Reproduce the listing verbatim through the line with "localparam int unsigned TICK_PERIOD_S".

═══

===== src/hw/bwd_pkg.sv =====
// Purpose: Shared constants and types for the board watchdog timer
// Assumes: 10 MHz system clock, byte-wide register port
// Notes: Register selects are local to this block's own decode
package bwd_pkg;
    localparam int unsigned CLK_HZ = 10000000;
    localparam int unsigned TICK_PERIOD_S = 1;
    localparam int unsigned TICK_CYCLES = CLK_HZ * TICK_PERIOD_S;
    localparam logic [0:0] SEL_CONTROL = 1'h0;
    localparam logic [0:0] SEL_SECONDS = 1'h1;
    localparam int IRQ_EN_BIT = 7;
    localparam int IRQ_SEL_HI = 6;
    localparam int IRQ_SEL_LO = 4;
    localparam int RESERVED_BIT = 3;
    localparam int BOARD_RST_BIT = 2;
    localparam int RUN_BIT = 1;
    localparam int FIRED_BIT = 0;
    localparam logic [7:0] SECONDS_RESET = 8'h00;
    localparam logic [2:0] IRQ_SEL_RESET = 3'h0;
    localparam int SERIRQ_SLOTS = 16;
    localparam logic [3:0] IRQ3 = 4'h3;
    localparam logic [3:0] IRQ4 = 4'h4;
    localparam logic [3:0] IRQ5 = 4'h5;
    localparam logic [3:0] IRQ6 = 4'h6;
    localparam logic [3:0] IRQ7 = 4'h7;
    localparam logic [3:0] IRQ9 = 4'h9;
    localparam logic [3:0] IRQ10 = 4'hA;
    localparam logic [3:0] IRQ11 = 4'hB;

    typedef struct packed {
        logic interruptEnable;
        logic [2:0] irqLineSelect;
        logic boardRestartAllow;
        logic watchdogRun;
    } bwd_ctrl_t;

    typedef struct packed {
        logic wr;
        logic rd;
        logic [0:0] sel;
        logic [7:0] data;
    } bwd_req_t;
endpackage


===== src/hw/bwd_watchdog.sv =====
// Purpose: Seconds-based board watchdog with sticky fired flag, IRQ slot select and board reset request
// Assumes: Host register port already decoded to two byte registers; one clock at 10 MHz
// Notes: Notes on behaviour list follows
`timescale 1ns/1ps
module bwd_watchdog #(
    parameter int unsigned TICK_CYCLES = bwd_pkg::TICK_CYCLES
)
(
    input wire logic clk,
    input wire logic reset,
    input wire logic clkEnable,
    input wire bwd_pkg::bwd_req_t req,
    output logic [7:0] readData,
    output logic [bwd_pkg::SERIRQ_SLOTS-1:0] irqRequest,
    output logic boardResetRequest,
    output logic watchdogFiredFlag
);
    localparam int CW = $clog2(TICK_CYCLES + 1);
    localparam logic [CW-1:0] TICK_LAST = CW'(TICK_CYCLES - 1);

    bwd_pkg::bwd_ctrl_t ctrl;
    logic [7:0] seconds;
    logic [CW-1:0] prescale;
    logic tick;
    logic fireNow;
    logic wrControl;
    logic wrSeconds;
    logic [7:0] next_seconds;
    logic clearFired;

    function automatic logic [3:0] slotOf(input logic [2:0] s);
        case (s)
            3'h0: slotOf = bwd_pkg::IRQ3;
            3'h1: slotOf = bwd_pkg::IRQ4;
            3'h2: slotOf = bwd_pkg::IRQ5;
            3'h3: slotOf = bwd_pkg::IRQ10;
            3'h4: slotOf = bwd_pkg::IRQ6;
            3'h5: slotOf = bwd_pkg::IRQ7;
            3'h6: slotOf = bwd_pkg::IRQ9;
            default: slotOf = bwd_pkg::IRQ11;
        endcase
    endfunction

    assign wrControl = req.wr && req.sel == bwd_pkg::SEL_CONTROL;
    assign wrSeconds = req.wr && req.sel == bwd_pkg::SEL_SECONDS;
    assign tick = prescale == TICK_LAST;
    assign fireNow = ctrl.watchdogRun && seconds == 8'h00;
    assign clearFired = wrSeconds || (wrControl && !req.data[bwd_pkg::RUN_BIT]);

    // Prescaler runs free so the first second after a reload can be short
    always_ff @(posedge clk or posedge reset)
    begin
        if (reset)
            prescale <= '0;
        else if (clkEnable)
        begin
            if (tick)
                prescale <= '0;
            else
                prescale <= prescale + CW'(1);
        end
    end

    always_ff @(posedge clk or posedge reset)
    begin
        if (reset)
        begin
            ctrl.interruptEnable <= 1'b0;
            ctrl.irqLineSelect <= bwd_pkg::IRQ_SEL_RESET;
            ctrl.boardRestartAllow <= 1'b0;
            ctrl.watchdogRun <= 1'b0;
        end
        else if (clkEnable && wrControl)
        begin
            ctrl.interruptEnable <= req.data[bwd_pkg::IRQ_EN_BIT];
            ctrl.irqLineSelect <= req.data[bwd_pkg::IRQ_SEL_HI:bwd_pkg::IRQ_SEL_LO];
            ctrl.boardRestartAllow <= req.data[bwd_pkg::BOARD_RST_BIT];
            ctrl.watchdogRun <= req.data[bwd_pkg::RUN_BIT];
        end
    end

    always_comb
    begin
        next_seconds = seconds;
        if (wrSeconds)
            next_seconds = req.data;
        else if (ctrl.watchdogRun && tick && seconds != 8'h00)
            next_seconds = seconds - 8'h01;
    end

    always_ff @(posedge clk or posedge reset)
    begin
        if (reset)
            seconds <= bwd_pkg::SECONDS_RESET;
        else if (clkEnable)
            seconds <= next_seconds;
    end

    // Firing wins over a same-cycle clear so no expiry is lost
    always_ff @(posedge clk or posedge reset)
    begin
        if (reset)
            watchdogFiredFlag <= 1'b0;
        else if (clkEnable)
        begin
            if (fireNow)
                watchdogFiredFlag <= 1'b1;
            else if (clearFired)
                watchdogFiredFlag <= 1'b0;
        end
    end

    always_ff @(posedge clk or posedge reset)
    begin
        if (reset)
            boardResetRequest <= 1'b0;
        else if (clkEnable)
            boardResetRequest <= watchdogFiredFlag && ctrl.boardRestartAllow;
    end

    always_ff @(posedge clk or posedge reset)
    begin
        if (reset)
            irqRequest <= '0;
        else if (clkEnable)
        begin
            irqRequest <= '0;
            if (watchdogFiredFlag && ctrl.interruptEnable)
                irqRequest[slotOf(ctrl.irqLineSelect)] <= 1'b1;
        end
    end

    always_ff @(posedge clk or posedge reset)
    begin
        if (reset)
            readData <= '0;
        else if (clkEnable && req.rd)
        begin
            if (req.sel == bwd_pkg::SEL_SECONDS)
                readData <= seconds;
            else
                readData <= {ctrl.interruptEnable, ctrl.irqLineSelect, 1'b0,
                    ctrl.boardRestartAllow, ctrl.watchdogRun, watchdogFiredFlag};
        end
    end

    // Assertion helper: ticks seen since the last reload, to hold expiry against the loaded count
    // Saturates instead of wrapping, so a long run at zero cannot alias back to a live count
    logic [7:0] ticksSinceLoad;
    logic [7:0] lastLoad;

    always_ff @(posedge clk or posedge reset)
    begin
        if (reset)
        begin
            ticksSinceLoad <= '0;
            lastLoad <= bwd_pkg::SECONDS_RESET;
        end
        else if (clkEnable)
        begin
            if (wrSeconds)
            begin
                ticksSinceLoad <= '0;
                lastLoad <= req.data;
            end
            else if (ctrl.watchdogRun && tick && ticksSinceLoad != 8'hFF)
                ticksSinceLoad <= ticksSinceLoad + 8'h01;
        end
    end
endmodule // bwd_watchdog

═══

| Answer to the exercise |
===== src/hw/bwd_pkg.sv =====
// Purpose: Shared constants and types for the board watchdog timer
// Assumes: 10 MHz system clock, byte-wide register port
// Notes: Register selects are local to this block's own decode
package bwd_pkg;
    localparam int unsigned CLK_HZ = 10000000;
    localparam int unsigned TICK_PERIOD_S = 1;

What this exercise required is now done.